EXERCISE DESCRIPTION:
Nothing in the data may be altered as it is transcribed.

SOURCE DATA:

-------------------------

**config.mk**
```make
export PLATFORM = sky130hd
export DESIGN_NAME = mpeg_decode_scheduler
export DESIGN_NICKNAME = d
export VERILOG_FILES = /design/src/rtl/mpeg_pkg.sv /design/src/rtl/mpeg_ts_fifo.sv /design/src/rtl/mpeg_decode_scheduler.sv
export SDC_FILE = /design/constraint.sdc
export NUM_CORES = 1
export LEC_CHECK = 0
export ABC_AREA = 1
export CORE_ASPECT_RATIO = 0.5
export CORE_MARGIN = 5
export CORE_UTILIZATION = 35
export CTS_CLUSTER_SIZE = 14
export DETAILED_ROUTE_END_ITERATION = 8
export SETUP_SLACK_MARGIN = 0.02
export SYNTH_ARGS = -nofsm -noshare
export SYNTH_HDL_FRONTEND = slang
export SYNTH_HIERARCHICAL = 1
export SYNTH_SLANG_ARGS = --single-unit
export TNS_END_PERCENT = 10
```
**constraint.sdc**
```tcl
create_clock -name i_clk -period 8.1 [get_ports i_clk]
set_input_delay 2.43 -clock i_clk [delete_from_list [all_inputs] [get_ports i_clk]]
set_output_delay 2.43 -clock i_clk [all_outputs]
set_load 0.005 [all_outputs]
```
**src/rtl/serializador_tx.sv**
```systemverilog
// serializador_tx: byte-to-serial transmitter, MSB first, with a COM_CHAR sync preamble before ACTIVE.
// Optional macro SERIAL_PARITY_EN appends an even-parity bit to every frame (9-bit frames).
module serializador_tx #(
    parameter logic [7:0]  COM_CHAR   = 8'hBC,
    parameter logic [7:0]  IDLE_CHAR  = 8'h7C,
    parameter int unsigned SYNC_COUNT = 4
) (
    input  logic       clk_8f,
    input  logic       reset,
    input  logic [7:0] data_in,
    input  logic       valid_in,
    output logic       data_out,
    output logic       ready_out,
    output logic       active
);

`ifdef SERIAL_PARITY_EN
    localparam int unsigned FRAME_LEN = 9;
`else
    localparam int unsigned FRAME_LEN = 8;
`endif
    localparam int unsigned    CNT_W    = 4;
    localparam logic [CNT_W-1:0] LAST_BIT = CNT_W'(FRAME_LEN - 1);
    localparam logic [CNT_W-1:0] SYNC_LIM = CNT_W'(SYNC_COUNT);

    typedef enum logic {
        ST_SYNC   = 1'b0,
        ST_ACTIVE = 1'b1
    } state_t;

    state_t           r_state;
    logic [CNT_W-1:0] r_bit_cnt;
    logic [CNT_W-1:0] r_sync_cnt;
    logic [7:0]       r_shift;
    logic             r_data_out;
    logic             r_ready;
    logic             r_active;

    state_t           w_state_nxt;
    logic [CNT_W-1:0] w_bit_cnt_nxt;
    logic [CNT_W-1:0] w_sync_cnt_nxt;
    logic [7:0]       w_shift_nxt;
    logic             w_data_out_nxt;
    logic             w_ready_nxt;
    logic [7:0]       w_byte;

`ifdef SERIAL_PARITY_EN
    logic r_parity;
    logic w_parity_nxt;
`endif

    // State and output registers; synchronous active-low reset aborts any frame in progress.
    always_ff @(posedge clk_8f) begin
        if (!reset) begin
            r_state    <= ST_SYNC;
            r_bit_cnt  <= '0;
            r_sync_cnt <= '0;
            r_shift    <= '0;
            r_data_out <= 1'b0;
            r_ready    <= 1'b0;
            r_active   <= 1'b0;
`ifdef SERIAL_PARITY_EN
            r_parity   <= 1'b0;
`endif
        end else begin
            r_state    <= w_state_nxt;
            r_bit_cnt  <= w_bit_cnt_nxt;
            r_sync_cnt <= w_sync_cnt_nxt;
            r_shift    <= w_shift_nxt;
            r_data_out <= w_data_out_nxt;
            r_ready    <= w_ready_nxt;
            r_active   <= (w_state_nxt == ST_ACTIVE);
`ifdef SERIAL_PARITY_EN
            r_parity   <= w_parity_nxt;
`endif
        end
    end

    // Next-state: byte selection on frame start, shifting on every other edge.
    always_comb begin
        w_state_nxt    = r_state;
        w_bit_cnt_nxt  = r_bit_cnt;
        w_sync_cnt_nxt = r_sync_cnt;
        w_shift_nxt    = r_shift;
        w_data_out_nxt = r_data_out;
        w_ready_nxt    = 1'b0;
        w_byte         = IDLE_CHAR;
`ifdef SERIAL_PARITY_EN
        w_parity_nxt   = r_parity;
`endif

        if (r_bit_cnt == '0) begin
            if ((r_state == ST_SYNC) && (r_sync_cnt < SYNC_LIM)) begin
                w_byte         = COM_CHAR;
                w_sync_cnt_nxt = r_sync_cnt + CNT_W'(1);
            end else begin
                // Preamble done: this frame start already follows ACTIVE byte selection.
                w_state_nxt = ST_ACTIVE;
                if (valid_in) begin
                    w_byte      = data_in;
                    w_ready_nxt = 1'b1;
                end
            end
            w_data_out_nxt = w_byte[7];
            w_shift_nxt    = {w_byte[6:0], 1'b0};
            w_bit_cnt_nxt  = CNT_W'(1);
`ifdef SERIAL_PARITY_EN
            w_parity_nxt   = ^w_byte;
`endif
        end else begin
`ifdef SERIAL_PARITY_EN
            w_data_out_nxt = (r_bit_cnt == LAST_BIT) ? r_parity : r_shift[7];
`else
            w_data_out_nxt = r_shift[7];
`endif
            w_shift_nxt    = {r_shift[6:0], 1'b0};
            w_bit_cnt_nxt  = (r_bit_cnt == LAST_BIT) ? '0 : r_bit_cnt + CNT_W'(1);
        end
    end

    assign data_out  = r_data_out;
    assign ready_out = r_ready;
    assign active    = r_active;

endmodule

```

-------------------------

RESPONSE TO THIS EXERCISE:
**config.mk**
```make
export PLATFORM = sky130hd
export DESIGN_NAME = mpeg_decode_scheduler
export DESIGN_NICKNAME = d
export VERILOG_FILES = /design/src/rtl/mpeg_pkg.sv /design/src/rtl/mpeg_ts_fifo.sv /design/src/rtl/mpeg_decode_scheduler.sv
export SDC_FILE = /design/constraint.sdc
export NUM_CORES = 1
export LEC_CHECK = 0
export ABC_AREA = 1
export CORE_ASPECT_RATIO = 0.5
export CORE_MARGIN = 5
export CORE_UTILIZATION = 35
export CTS_CLUSTER_SIZE = 14
export DETAILED_ROUTE_END_ITERATION = 8
export SETUP_SLACK_MARGIN = 0.02
export SYNTH_ARGS = -nofsm -noshare
export SYNTH_HDL_FRONTEND = slang
export SYNTH_HIERARCHICAL = 1
export SYNTH_SLANG_ARGS = --single-unit
export TNS_END_PERCENT = 10
```
**constraint.sdc**
```tcl
create_clock -name i_clk -period 8.1 [get_ports i_clk]
set_input_delay 2.43 -clock i_clk [delete_from_list [all_inputs] [get_ports i_clk]]
set_output_delay 2.43 -clock i_clk [all_outputs]
set_load 0.005 [all_outputs]
```
**src/rtl/serializador_tx.sv**
```systemverilog
// serializador_tx: byte-to-serial transmitter, MSB first, with a COM_CHAR sync preamble before ACTIVE.
// Optional macro SERIAL_PARITY_EN appends an even-parity bit to every frame (9-bit frames).
module serializador_tx #(
    parameter logic [7:0]  COM_CHAR   = 8'hBC,
    parameter logic [7:0]  IDLE_CHAR  = 8'h7C,
    parameter int unsigned SYNC_COUNT = 4
) (
    input  logic       clk_8f,
    input  logic       reset,
    input  logic [7:0] data_in,
    input  logic       valid_in,
    output logic       data_out,
    output logic       ready_out,
    output logic       active
);

`ifdef SERIAL_PARITY_EN
    localparam int unsigned FRAME_LEN = 9;
`else
    localparam int unsigned FRAME_LEN = 8;
`endif
    localparam int unsigned    CNT_W    = 4;
    localparam logic [CNT_W-1:0] LAST_BIT = CNT_W'(FRAME_LEN - 1);
    localparam logic [CNT_W-1:0] SYNC_LIM = CNT_W'(SYNC_COUNT);

    typedef enum logic {
        ST_SYNC   = 1'b0,
        ST_ACTIVE = 1'b1
    } state_t;

    state_t           r_state;
    logic [CNT_W-1:0] r_bit_cnt;
    logic [CNT_W-1:0] r_sync_cnt;
    logic [7:0]       r_shift;
    logic             r_data_out;
    logic             r_ready;
    logic             r_active;

    state_t           w_state_nxt;
    logic [CNT_W-1:0] w_bit_cnt_nxt;
    logic [CNT_W-1:0] w_sync_cnt_nxt;
    logic [7:0]       w_shift_nxt;
    logic             w_data_out_nxt;
    logic             w_ready_nxt;
    logic [7:0]       w_byte;

`ifdef SERIAL_PARITY_EN
    logic r_parity;
    logic w_parity_nxt;
`endif

    // State and output registers; synchronous active-low reset aborts any frame in progress.
    always_ff @(posedge clk_8f) begin
        if (!reset) begin
            r_state    <= ST_SYNC;
            r_bit_cnt  <= '0;
            r_sync_cnt <= '0;
            r_shift    <= '0;
            r_data_out <= 1'b0;
            r_ready    <= 1'b0;
            r_active   <= 1'b0;
`ifdef SERIAL_PARITY_EN
            r_parity   <= 1'b0;
`endif
        end else begin
            r_state    <= w_state_nxt;
            r_bit_cnt  <= w_bit_cnt_nxt;
            r_sync_cnt <= w_sync_cnt_nxt;
            r_shift    <= w_shift_nxt;
            r_data_out <= w_data_out_nxt;
            r_ready    <= w_ready_nxt;
            r_active   <= (w_state_nxt == ST_ACTIVE);
`ifdef SERIAL_PARITY_EN
            r_parity   <= w_parity_nxt;
`endif
        end
    end

    // Next-state: byte selection on frame start, shifting on every other edge.
    always_comb begin
        w_state_nxt    = r_state;
        w_bit_cnt_nxt  = r_bit_cnt;
        w_sync_cnt_nxt = r_sync_cnt;
        w_shift_nxt    = r_shift;
        w_data_out_nxt = r_data_out;
        w_ready_nxt    = 1'b0;
        w_byte         = IDLE_CHAR;
`ifdef SERIAL_PARITY_EN
        w_parity_nxt   = r_parity;
`endif

        if (r_bit_cnt == '0) begin
            if ((r_state == ST_SYNC) && (r_sync_cnt < SYNC_LIM)) begin
                w_byte         = COM_CHAR;
                w_sync_cnt_nxt = r_sync_cnt + CNT_W'(1);
            end else begin
                // Preamble done: this frame start already follows ACTIVE byte selection.
                w_state_nxt = ST_ACTIVE;
                if (valid_in) begin
                    w_byte      = data_in;
                    w_ready_nxt = 1'b1;
                end
            end
            w_data_out_nxt = w_byte[7];
            w_shift_nxt    = {w_byte[6:0], 1'b0};
            w_bit_cnt_nxt  = CNT_W'(1);
`ifdef SERIAL_PARITY_EN
            w_parity_nxt   = ^w_byte;
`endif
        end else begin
`ifdef SERIAL_PARITY_EN
            w_data_out_nxt = (r_bit_cnt == LAST_BIT) ? r_parity : r_shift[7];
`else
            w_data_out_nxt = r_shift[7];
`endif
            w_shift_nxt    = {r_shift[6:0], 1'b0};
            w_bit_cnt_nxt  = (r_bit_cnt == LAST_BIT) ? '0 : r_bit_cnt + CNT_W'(1);
        end
    end

    assign data_out  = r_data_out;
    assign ready_out = r_ready;
    assign active    = r_active;

endmodule

```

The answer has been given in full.